----- Exercise materials
Source: an optimization exercise on an open RTL-to-GDS flow (aim: small area). Production flows keep margins and buffers that such runs may drop. Function was checked by simulation only, so behaviour that the tests miss may differ from the original. No activity file was given, so power comes from the tool's default toggle rates.

===== flow/design.v =====
package matx_pkg;
  typedef struct packed {
    logic       valid;
    logic [7:0] data;
  } stream_byte_t;
  typedef logic [7:0] element_t;
  typedef element_t [4*4-1:0] matrix_t;
  typedef logic [18-1:0] result_t;
  typedef result_t [4*4-1:0] result_matrix_t;
  typedef enum logic [1:0] {
    S_SCAN,
    S_LOAD,
    S_MULT,
    S_EMIT
  } ctrl_state_e;
endpackage
`timescale 1ns/1ps
module matx_top (
  input  logic         clk,
  input  logic         reset_n,
  input  matx_pkg::stream_byte_t byte_in,
  output matx_pkg::stream_byte_t char_out,
  output logic         busy
);
  localparam logic [1:0] S_SCAN = 2'd0;
  localparam logic [1:0] S_SKIP = 2'd1;
  localparam logic [1:0] S_LOAD = 2'd2;
  localparam logic [1:0] S_BUSY = 2'd3;
  localparam logic [63:0] TAG = "MATX_TAG";
  logic [1:0] state;
  logic [5:0] cnt;
  logic [1:0] vi;      
  logic [1:0] vj;      
  wire       valid = byte_in.valid;
  wire [7:0] data  = byte_in.data;
  wire st_scan = (state == S_SCAN);
  wire st_load = (state == S_LOAD);
  wire st_busy = (state == S_BUSY);
  wire [7:0] tag_ch   = TAG[8*(7-cnt[2:0]) +: 8];
  wire       tag_hit  = (data == tag_ch);
  wire       tag_m    = (data == TAG[63:56]);
  wire       line_end = !data[6] && !data[5];
  wire       accept   = st_load && valid && !line_end;
  logic [3:0] nib;
  always_comb begin
    if (!data[6])
      nib = data[3:0];
    else
      case (data[2:0])
        3'd1:    nib = 4'hA;
        3'd2:    nib = 4'hB;
        3'd3:    nib = 4'hC;
        3'd4:    nib = 4'hD;
        3'd5:    nib = 4'hE;
        default: nib = 4'hF;
      endcase
  end
  wire       comp     = st_busy && !cnt[5];
  wire [1:0] kk       = cnt[1:0];
  wire [2:0] bb       = ~cnt[4:2];
  wire       row_end  = (vj == 2'b10);
  wire       ph_top   = cnt[5] && (cnt[4:0] == 5'd0);
  wire       ph_dig   = cnt[5] && !cnt[4] && (cnt[1:0] == 2'd2);
  wire       ph_sfx   = cnt[5] && cnt[4];
  wire       slot_end = ph_sfx && (cnt[1:0] == 2'd3);
  wire       a_long   = st_busy && row_end && ph_sfx;
  logic [127:0] a_r;
  wire a_hi_ld  = accept && !cnt[5] && !cnt[0];
  wire a_lo_ld  = accept && !cnt[5] &&  cnt[0];
  wire a_all    = a_hi_ld || a_long;
  wire a_grp0   = a_all || comp;
  wire [7:0] a_in3 = comp ? a_r[7:0] : a_r[39:32];
  always_ff @(posedge clk) begin
    if (a_grp0) a_r[31:0] <= {a_in3, a_r[31:8]};
    if (a_all)  a_r[119:32] <= a_r[127:40];
    if (a_all)  a_r[127:124] <= nib;
    if (a_all || a_lo_ld) a_r[123:120] <= nib;
  end
  logic [31:0] b_r [4];
  wire b_long = st_busy && ph_sfx;
  genvar gc;
  generate
    for (gc = 0; gc < 4; gc++) begin : g_bcol
      wire sel   = cnt[5] && (cnt[2:1] == 2'(gc));
      wire shift = (accept && sel && !cnt[0]) || b_long || ((gc == 0) && comp);
      wire lo    = accept && sel && cnt[0];
      wire [7:0] b_nx = (gc == 0 && comp) ? b_r[0][7:0] : b_r[(gc + 1) % 4][7:0];
      wire [7:0] b_in = st_load ? {nib, nib} : b_nx;
      always_ff @(posedge clk) begin
        if (shift) b_r[gc][23:0] <= b_r[gc][31:8];
        if (shift) b_r[gc][31:28] <= b_in[7:4];
        if (shift || lo) b_r[gc][27:24] <= b_in[3:0];
      end
    end
  endgenerate
  logic [17:0] acc;
  wire         a_bit  = comp && a_r[bb];
  wire [7:0]   b_head = b_r[0][7:0];
  wire [7:0]   addend = a_bit ? b_head : 8'd0;
  wire         shl    = !comp || (kk == 2'd0);
  wire [17:0]  acc_s  = shl ? {acc[16:0], 1'b0} : acc;
  logic [17:0] sum;
  logic [18:0] cy;
  always_comb begin
    cy[0] = 1'b0;
    for (int i = 0; i < 18; i++) begin
      logic ad;
      ad = (i < 8) ? addend[i] : 1'b0;
      sum[i]  = acc_s[i] ^ ad ^ cy[i];
      cy[i+1] = (acc_s[i] & ad) | (acc_s[i] & cy[i]) | (ad & cy[i]);
    end
  end
  always_ff @(posedge clk) begin
    acc <= sum;
  end
  wire [3:0] dnib   = ph_top ? {2'b00, acc[17:16]} : acc[17:14];
  logic [7:0] hex_ch;
  always_comb begin
    case (dnib)
      4'hA:    hex_ch = "A";
      4'hB:    hex_ch = "B";
      4'hC:    hex_ch = "C";
      4'hD:    hex_ch = "D";
      4'hE:    hex_ch = "E";
      4'hF:    hex_ch = "F";
      default: hex_ch = {4'h3, dnib};
    endcase
  end
  logic [7:0] ch;
  always_comb begin
    if (cnt[5] && !cnt[4])
      ch = hex_ch;
    else if (cnt[5])
      case (cnt[1:0])
        2'd0:    ch = " ";
        2'd1:    ch = "]";
        2'd2:    ch = 8'h0D;
        default: ch = 8'h0A;
      endcase
    else if (cnt[0])
      ch = " ";
    else
      ch = (vj == 2'd0) ? "[" : ",";
  end
  assign char_out.valid = st_busy && ((!cnt[5] && (cnt[4:1] == 4'd0)) || ph_top || ph_dig || (ph_sfx && row_end));
  assign char_out.data  = ch;
  assign busy           = st_busy;
  always_ff @(posedge clk) begin
    if (!reset_n) begin
      state <= S_SCAN;
      cnt   <= 6'd0;
    end else begin
      case (state)
        S_SCAN: if (valid) begin
          if (tag_hit) begin
            if (cnt[2:0] == 3'd7) begin
              state <= S_SKIP;
              cnt   <= 6'd0;
            end else begin
              cnt <= cnt + 6'd1;
            end
          end else begin
            cnt <= {5'd0, tag_m};
          end
        end
        S_SKIP: state <= S_LOAD;
        S_LOAD: if (accept) begin
          cnt <= cnt + 6'd1;
          if (cnt == 6'd63) state <= S_BUSY;
        end
        default: begin
          if (slot_end) begin
            cnt <= 6'd0;
            if (vi == 2'b10 && row_end) state <= S_SCAN;
          end else begin
            cnt <= cnt + 6'd1;
          end
        end
      endcase
    end
  end
  always_ff @(posedge clk) begin
    if (!st_busy) begin
      vi <= 2'd0;
      vj <= 2'd0;
    end else if (slot_end) begin
      vj <= {vj[0], !vj[1]};
      if (row_end) vi <= {vi[0], !vi[1]};
    end
  end
endmodule

===== flow/flow/run.sh =====
#!/bin/bash
# The standard layout (standard.sh: the ORFS flow, unchanged synthesis,
# floorplan, power grid and routing), with two layout choices changed:
#  - the input and output ports get the smallest buffer, sky130_fd_sc_hd__buf_1
#  - clock tree synthesis clusters up to 30 sinks under one clkbuf_16 and
#    inserts no dummy loads
# make's full output goes to flow.log; ORFS keeps each step's log under orfs/logs.
set -euo pipefail
export BUFFER_PORTS_ARGS="-buffer_cell sky130_fd_sc_hd__buf_1"
export CTS_ARGS="-sink_clustering_enable -repair_clock_nets -sink_clustering_size 30 -sink_clustering_max_diameter 100 -buf_list sky130_fd_sc_hd__clkbuf_16 -dont_use_dummy_load"
bash standard.sh > flow.log 2>&1

===== flow/standard.sh =====
#!/bin/bash
# synth_recipe.tcl (not shown) runs the flow's synth.tcl, then flattens the netlist and writes it again
# the make line also repeats each setting of config.mk as NAME=value (left out here)
make -C /OpenROAD-flow-scripts/flow DESIGN_CONFIG=/design/flow/config.mk WORK_HOME=/design/flow/orfs CLKGATE_MAP_FILE= SYNTH_SCRIPT=/design/flow/synth_recipe.tcl "${@:-finish}"

===== flow/config.mk =====
export PLATFORM = sky130hd
export DESIGN_NAME = matx_top
export DESIGN_NICKNAME = matx_top
export VERILOG_FILES = /design/flow/design.v
export SDC_FILE = /design/flow/constraint.sdc
export NUM_CORES = 4
export LEC_CHECK = 0
export CAP_MARGIN = 20
export CORE_MARGIN = 2
export CORE_UTILIZATION = 40
export PLACE_DENSITY = 0.6
export SLEW_MARGIN = 20

===== flow/constraint.sdc =====
create_clock -name core_clock -period 12.0 [get_ports {clk}]
set_input_delay 2.4000 -clock core_clock [delete_from_list [all_inputs] [get_ports {clk}]]
set_output_delay 2.4000 -clock core_clock [all_outputs]
set_load 0.01 [all_outputs]

==> results of run 1 <==
[placed cells by master (no fill, tap or decap), types with 10 or more instances in the layout]
cell type	count
a21oi_1	17
buf_1	19
clkbuf_16	13
dfxtp_1	30
edfxtp_1	256
ha_1	24
inv_1	34
mux2_2	10
mux2i_1	13
nand2_1	73
nand2b_1	10
nor2_1	50
o21ai_0	30
[stage by stage]
step           total power [µW]  setup WS [ps]  hold WS [ps]
6_report                   1549           5276         393.5
3_5_place_dp               1107           5243         404.5
5_1_grt                    1601           4795         397.0
2_1_floorplan              1100          728.7         400.3
3_3_place_gp               1107           5399         400.0
4_1_cts                    1567           5230         382.2
[flip-flops by register name, summed over array words and instances, names as in the netlist]
| name | count |
|---|---|
| vj | 2 |
| vi | 2 |
| b_r | 128 |
| cnt | 6 |
| state | 2 |
| a_r | 128 |
| acc | 18 |
[worst max-delay path, cell delays in order, from the launching register on]
cell and delay, ps:
dfxtp_1 560, nand2b_1 690, nor2_2 900, and2_1 240, ha_1 140, inv_1 50, fa_1 360, inv_1 80
fa_1 160, inv_1 50, fa_1 380, fa_1 410, fa_1 420, fa_1 400, fa_1 380, inv_1 60
ha_1 130, ha_1 140, ha_1 140, ha_1 140, ha_1 140, ha_1 140, ha_1 140, ha_1 140
ha_1 150, xnor2_1 110
[routing by layer]
metal,part of all wire (%),vias to the layer above
met2,46,96
met5,0,-
li1,-,2369
met4,1.5,0
met3,4.3,16
met1,48,2488
[path summary, 6_finish.rpt]
kind             start        end  slack (ps)  cells past startpoint
max             cnt[5]    acc[17]        5280                     25
min          b_r[0][9]  b_r[0][1]         390                      0
max reg2reg     cnt[5]    acc[17]        5280                     25
min reg2reg  b_r[0][9]  b_r[0][1]         390                      0
[power groups by stage]
| stage | clock (µW) | combinational, µW | sequential (µW) |
|---|---|---|---|
| after floorplan | 0 | 10.0 | 1090 |
| after global placement | 0 | 16.2 | 1090 |
| after detailed placement | 0 | 16.2 | 1090 |
| after CTS | 483 | 16.3 | 1070 |
| after global routing | 515 | 18.2 | 1070 |
| final | 464 | 16.3 | 1070 |
[layout make-up]
cell class	instances	area share [%]
Timing Repair Buffer	23	0.9303
Tap cell	335	3.710
Clock buffer	13	2.880
Inverter	34	1.130
Multi-Input combinational cell	309	17.99
Sequential cell	286	73.36
[cell families (layout without fill, tap and decap cells)]
logic type                 Yosys count  count (layout)  share of synthesized area [%]
DFF                                286             286                          78.94
and+or+nand+nor                    166             166                          6.972
AOI/OAI and AO/OA                   77              77                          4.421
buffers and inverters               52              70                          1.942
adders and majority gates           31              31                          4.195
muxes                               25              25                          2.741
xor gates and xnor gates             9               9                         0.7508
other                                1               1                        0.03572
==> reports/metrics.yaml, run 1 <==
status:
  status: "finished clean"
global_routing:
  overflow: 0
  met2_usage_pct: 18.64
  globalRouteMet3Util_pct: 1.859
  grt_usage_pct: 11.87
  grt_pass1_wl_mm: 26.10
  antenna_found_initial: 0
  grt_most_used_layer: "met2"
  grt_max_degree: 94
  met1_usage_pct: 17.34
  grt_pass1_vias: 4814
critical_path:
  worstSetupPathType: "reg -> reg"
  crit_path_end_kind: "flip-flop"
  arrival_ps: 7160
  start_kind: "flip-flop"
  cp_max_fo: 22
  cp.required_ps: 12440
routing:
  vias_per_cell: 4.969
  final_antenna_net_count: 0
  drt_iter0_markers: 444
  route.detailed.drc: 0
  drt_wl_total_mm: 16.33
  first_pass_iters: 5
  vias: 4969
  wl_per_cell_um: 16.33
synth:
  synthArstFlopShare_pct: 0
  syn-mean-instance-area_um2: 16.23
  ys_top_cells_by_count: "256 x edfxtp_1, 76 x nand2_1, 50 x nor2_1"
  synth_flop_cell: "edfxtp_1"
  ys_seq_elements: 286
  synth_top_area_share_pct: 73.22
  synth_area_um2: 10500
  ys_seq_area_share_pct: 78.94
  yosys_warnings: 2
  yosysMostFrequentCell: "edfxtp_1"
  syn_nets: 689
  synth_area_leader_cell: "edfxtp_1"
  synth_area_leaders: "edfxtp_1 73%, dfxtp_1 5.7%, ha_1 2.9%"
  syn_inst: 647
  synth.distinct_cells: 48
  synth_edf_count: 256
finish:
  nets: 709
  seq_area_um2: 8288
  fin_cells: 1000
  final_area_um2: 11300
  multi_input_area_um2: 2032
  final_core_util_pct: 43.60
  drive_gt1_share_pct: 6.015
  syn_to_final_growth_pct: 7.604
  n_fill_cell: 2243
  diodes: 0
clocking:
  cts_max_path_buffers: 3
  clockRootBuffer: "clkbuf_16"
  cts_tree: "yes"
  numCtsBuffers: 13
  cts.sinks: 286
  cts_setup_buffers: 0
  cts_hold_buffers: 0
  cts_resized: 0
  clk_pin_slew_ps: 110
  clkLatencyLatePin_ps: 500
  cts_htree_levels: 1
power_and_ir_drop:
  power_density_nw_per_um2: 137.1
  vdd_ir_drop_max_mv: 0.07304
  p_seq_share_pct: 69.0
  switching_share_pct: 18.06
  p_int_uw: 1269
  leakage_uw: 0.003766
  p_comb_share_pct: 1.1
  p_switching_uw: 279.7
  p_clk_share_pct: 30.0
floorplan:
  initial_core_util_pct: 40.52
  rows: 59
  core_um2: 25910
  dieArea_um2: 27560
  fp.dieW_um: 166.0
  ioPinCount: 21
  die_y_um: 166.0
sta:
  rsz0062_at_grt: "no"
  hold_viol_final: 0
  setup_viol_count_final: 0
  maxSlewViolCount: 0
  max_slew_margin_pct: 30.34
  period_needed_ps: 6724
  setup_tns_ps: 0
  max_freq_ghz: 0.1487
  fin_worst_skew_ps: 64.35
  worstMarginPinSlew_ps: 1041
  period_share_pct: 56.04
job:
  drv_cap: 0
placement:
  portBuffers: 19
  place_inst: 987
  dpl-instance-area_um2: 10970
  dp_hpwl_mm: 10.91
  place_congestion: 0.8236
hold_path:
  hp-class: "reg -> reg"
==> run 2, diff against run 1 <==
==> flow/run.sh (new file) <==
#!/bin/bash
# synth_recipe.tcl (not shown) runs the flow's synth.tcl, then flattens the netlist and writes it again
# the make line also repeats each setting of config.mk as NAME=value (left out here)
make -C /OpenROAD-flow-scripts/flow DESIGN_CONFIG=/design/flow/config.mk WORK_HOME=/design/flow/orfs CLKGATE_MAP_FILE= SYNTH_SCRIPT=/design/flow/synth_recipe.tcl finish
--- a/flow/config.mk
+++ b/flow/config.mk
@@ -9,4 +9,7 @@
 export CORE_MARGIN = 2
 export CORE_UTILIZATION = 40
+export CTS_BUF_LIST = sky130_fd_sc_hd__clkbuf_16
+export CTS_CLUSTER_DIAMETER = 100
+export CTS_CLUSTER_SIZE = 30
 export PLACE_DENSITY = 0.6
 export SLEW_MARGIN = 20
removed: flow/flow/run.sh
removed: flow/standard.sh
==> run 2 against run 1 <==
  * Still clean
  * Worst setup slack lost 46 ps
  * Final cell count grew 0.90%
  * Hold slack gained 16 ps
  * Critical path depth shrank 1
  * Cell area grew 1.6%
  * Sequential power is essentially flat
  * Total power grew 1.9%
  * Global-route usage grew 0.37 points
  * Clock-buffer cell count is the same
  * Sequential cell count is the same
  * Routed wire length grew 3.6%
  * Critical endpoint is now acc[16]
  * Largest power group unchanged
==> reports/metrics.yaml, run 2 <==
status:
  status: "finished clean"  # unchanged
sta:
  hold_viol_final: 0  # unchanged
  whs_ps: 409.6  # was 393.5 ps
  max_freq_ghz: 0.1477  # was 0.1487 GHz
  max_slew_margin_pct: 32.11  # was 30.34%
  period_needed_ps: 6770  # was 6724 ps
  setup_viol_count_final: 0  # unchanged
  fin_worst_skew_ps: 23.72  # was 64.35 ps
  maxSlewViolCount: 0  # unchanged
  setup_tns_ps: 0  # unchanged
  period_share_pct: 56.42  # was 56.04%
  worstMarginPinSlew_ps: 1015  # was 1041 ps
  rsz0062_at_grt: "no"  # unchanged
critical_path:
  start_kind: "flip-flop"  # unchanged
  slowest_delay_ps: 910  # was 900 ps
  rrSetupSlack_ps: 5230  # was 5280 ps
  r2r-start: "cnt[5]"  # unchanged
  cp.buffers_inverters: 4  # unchanged
  cp.required_ps: 12370  # was 12440 ps
  worstSetupPathType: "reg -> reg"  # unchanged
  rr_worst_depth: 24  # was 25
  cp_top_family: "adder cells"  # unchanged
  r2r_end: "acc[16]"  # was acc[17]
  crit_path_end_kind: "flip-flop"  # unchanged
  cp_common_cell: "ha_1"  # unchanged
  crit_slowest_cell: "nor2_2"  # unchanged
  cp_max_fo: 22  # unchanged
  arrival_ps: 7140  # was 7160 ps
  crit_path_cell_trace: "nand2b_1 > nor2_2 > and2_1 > ha_1 > inv_1 > fa_1 > inv_1 > fa_1 > inv_1 > fa_1 > fa_1 > fa_1 > fa_1 > fa_1 > inv_1 > ha_1 > ha_1 > ha_1 > ha_1 > ha_1 > ha_1 > ha_1 > ha_1 > ha_1"
global_routing:
  grt_max_degree: 94  # unchanged
  overflow: 0  # unchanged
  grt_usage_pct: 12.24  # was 11.87%
  grt_pass1_vias: 4929  # was 4814
  grt_pass1_wl_mm: 26.92  # was 26.10 mm
  antenna_found_initial: 0  # unchanged
synth:
  yosysMostFrequentCell: "edfxtp_1"  # unchanged
  yosys_warnings: 2  # unchanged
  synth_edf_count: 256  # unchanged
  synth_top_area_share_pct: 73.22  # unchanged
  ys_top_cells_by_count: "256 x edfxtp_1, 76 x nand2_1, 50 x nor2_1"  # unchanged
  synthArstFlopShare_pct: 0  # unchanged
  synth.distinct_cells: 48  # unchanged
  syn_inst: 647  # unchanged
  ys_seq_area_share_pct: 78.94  # unchanged
  syn_nets: 689  # unchanged
  synth_area_um2: 10500  # unchanged
  synth_flop_cell: "edfxtp_1"  # unchanged
  syn-mean-instance-area_um2: 16.23  # unchanged
  synth_area_leaders: "edfxtp_1 73%, dfxtp_1 5.7%, ha_1 2.9%"  # unchanged
  ys_seq_elements: 286  # unchanged
  synth_area_leader_cell: "edfxtp_1"  # unchanged
power_and_ir_drop:
  p_int_uw: 1280  # was 1269 µW
  vdd_ir_drop_max_mv: 0.09655  # was 0.07304 mV
  p_switching_uw: 298.0  # was 279.7 µW
  p_clk_share_pct: 31.0  # was 30.0%
  p_seq_share_pct: 67.7  # was 69.0%
  power_density_nw_per_um2: 137.5  # was 137.1 nW/µm²
  leakage_uw: 0.003865  # was 0.003766 µW
  switching_share_pct: 18.88  # was 18.06%
  p_comb_share_pct: 1.3  # was 1.1%
floorplan:
  core_um2: 25910  # unchanged
  ioPinCount: 21  # unchanged
  fp.dieW_um: 166.0  # unchanged
  initial_core_util_pct: 40.52  # unchanged
  rows: 59  # unchanged
  die_y_um: 166.0  # unchanged
  dieArea_um2: 27560  # unchanged
clocking:
  clk_pin_slew_ps: 120  # was 110 ps
  cts_htree_levels: 1  # unchanged
  cts_hold_buffers: 0  # unchanged
  numCtsBuffers: 13  # unchanged
  clockRootBuffer: "clkbuf_16"  # unchanged
  cts_max_path_buffers: 3  # unchanged
  cts.sinks: 286  # unchanged
  clkLatencyLatePin_ps: 500  # about the same
  cts_setup_buffers: 0  # unchanged
  cts_resized: 0  # unchanged
  cts_tree: "yes"  # unchanged
finish:
  syn_to_final_growth_pct: 9.284  # was 7.604%
  nets: 710  # was 709
  drive_gt1_share_pct: 6.380  # was 6.015%
  mostFrequentLayoutCell: "edfxtp_1"  # unchanged
  diodes: 0  # unchanged
  layout_common_cells: "256 x edfxtp_1, 74 x nand2_1, 50 x nor2_1, 39 x inv_1"  # was 256 x edfxtp_1, 73 x nand2_1, 50 x nor2_1, 34 x inv_1
  reg_top3: "a_r: 128 flops, b_r: 128 flops, acc: 18 flops"  # unchanged
routing:
  route.detailed.drc: 0  # unchanged
  drt_wl_total_mm: 16.93  # was 16.33 mm
  drt_iter0_markers: 589  # was 444
  wl_per_cell_um: 16.78  # was 16.33 µm
  final_antenna_net_count: 0  # unchanged
  first_pass_iters: 5  # unchanged
  vias: 4986  # was 4969
  vias_per_cell: 4.942  # was 4.969
placement:
  dp_hpwl_mm: 11.21  # was 10.91 mm
  portBuffers: 19  # unchanged
  place_congestion: 0.8118  # was 0.8236
hold_path:
  hp-class: "reg -> reg"  # unchanged
  hold_path_depth: 0  # unchanged
  min_to: "a_r[80]"  # was b_r[0][1]
  min-delay-start: "a_r[88]"  # was b_r[0][9]
job:
  drv_cap: 0  # unchanged
-- run 2: power by group through the flow --
stage	Combinational, µW	Clock (µW)	Sequential [µW]
finish	20.3	490	1070
CTS	20.3	509	1070
global placement	19.9	0	1090
floorplan	10.0	0	1090
detailed placement	20.2	0	1090
global route	22.0	542	1070
-- run 2: kinds of logic after synthesis --
logic type / count (synthesis) / share of synthesized area, %
flip-flops: 286 / 78.94
AND/OR/NAND/NOR: 166 / 6.972
AO/OA/AOI/OAI: 77 / 4.421
buffers and inverters: 52 / 1.942
adder cells (fa/ha/maj): 31 / 4.195
multiplexers: 25 / 2.741
XOR/XNOR: 9 / 0.7508
other: 1 / 0.03572
-- run 2: worst max-delay path by stage --
stage                from      end  slack, ps  cells after the start
2_1_floorplan  byte_in[6]   a_r[0]        730                      5
3_3_place_gp       cnt[5]  acc[16]       5430                     24
3_5_place_dp       cnt[5]  acc[16]       5220                     24
4_1_cts            cnt[5]  acc[16]       5150                     24
5_1_grt            cnt[5]  acc[16]       4770                     24
6_report           cnt[5]  acc[16]       5230                     24
-- run 2: stage by stage --
stage          total power (µW)  worst slack (ps)  cells  area [µm²]  util, %
2_1_floorplan              1100             728.7    647       10500        -
3_3_place_gp               1111              5426    987       11080    42.76
4_1_cts                    1598              5145   1009       11470    44.26
3_5_place_dp               1111              5217    988       11100    42.83
5_1_grt                    1632              4767   1009       11470    44.28
6_report                   1578              5230   1009       11470    44.28
-- run 2: area by class of cell --
class / count / area (µm²)
clock buffers: 13 / 325.3
clock inverters: 8 / 45.04
fillers: 2208 / 14440
inverters: 34 / 127.6
multi-input cells: 309 / 2029
flip-flops and latches: 286 / 8288
well taps: 335 / 419.2
repair buffers: 24 / 239.0
-- run 2: routing by layer --
layer	wire [µm]	share of wire (%)	track usage, %
met1	7861	46	17.69
met2	7965	47	19.36
met3	762	4.5	2.336
met4	335	2.0	2.911
met5	0	0	0
-- run 2: worst register-to-register path, cell delays in order (launching register included) --
cell	delay (ps)
dfxtp_1	550
nand2b_1	670
nor2_2	920
and2_1	240
ha_1	140
inv_1	50
fa_1	360
inv_1	80
fa_1	160
inv_1	50
fa_1	390
fa_1	410
fa_1	420
fa_1	410
fa_1	380
inv_1	70
ha_1	150
ha_1	150
ha_1	140
ha_1	150
ha_1	140
ha_1	140
ha_1	140
ha_1	140
ha_1	220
----------
◆ **Exercise objective**
Only one stretch of the records above is wanted: the lines between the one holding "# was 18.06%" and the one holding "# was b_r[0][9]", inclusive, reproduced exactly.

◆ **Result for this task**
  switching_share_pct: 18.88  # was 18.06%
  p_comb_share_pct: 1.3  # was 1.1%
floorplan:
  core_um2: 25910  # unchanged
  ioPinCount: 21  # unchanged
  fp.dieW_um: 166.0  # unchanged
  initial_core_util_pct: 40.52  # unchanged
  rows: 59  # unchanged
  die_y_um: 166.0  # unchanged
  dieArea_um2: 27560  # unchanged
clocking:
  clk_pin_slew_ps: 120  # was 110 ps
  cts_htree_levels: 1  # unchanged
  cts_hold_buffers: 0  # unchanged
  numCtsBuffers: 13  # unchanged
  clockRootBuffer: "clkbuf_16"  # unchanged
  cts_max_path_buffers: 3  # unchanged
  cts.sinks: 286  # unchanged
  clkLatencyLatePin_ps: 500  # about the same
  cts_setup_buffers: 0  # unchanged
  cts_resized: 0  # unchanged
  cts_tree: "yes"  # unchanged
finish:
  syn_to_final_growth_pct: 9.284  # was 7.604%
  nets: 710  # was 709
  drive_gt1_share_pct: 6.380  # was 6.015%
  mostFrequentLayoutCell: "edfxtp_1"  # unchanged
  diodes: 0  # unchanged
  layout_common_cells: "256 x edfxtp_1, 74 x nand2_1, 50 x nor2_1, 39 x inv_1"  # was 256 x edfxtp_1, 73 x nand2_1, 50 x nor2_1, 34 x inv_1
  reg_top3: "a_r: 128 flops, b_r: 128 flops, acc: 18 flops"  # unchanged
routing:
  route.detailed.drc: 0  # unchanged
  drt_wl_total_mm: 16.93  # was 16.33 mm
  drt_iter0_markers: 589  # was 444
  wl_per_cell_um: 16.78  # was 16.33 µm
  final_antenna_net_count: 0  # unchanged
  first_pass_iters: 5  # unchanged
  vias: 4986  # was 4969
  vias_per_cell: 4.942  # was 4.969
placement:
  dp_hpwl_mm: 11.21  # was 10.91 mm
  portBuffers: 19  # unchanged
  place_congestion: 0.8118  # was 0.8236
hold_path:
  hp-class: "reg -> reg"  # unchanged
  hold_path_depth: 0  # unchanged
  min_to: "a_r[80]"  # was b_r[0][1]
  min-delay-start: "a_r[88]"  # was b_r[0][9]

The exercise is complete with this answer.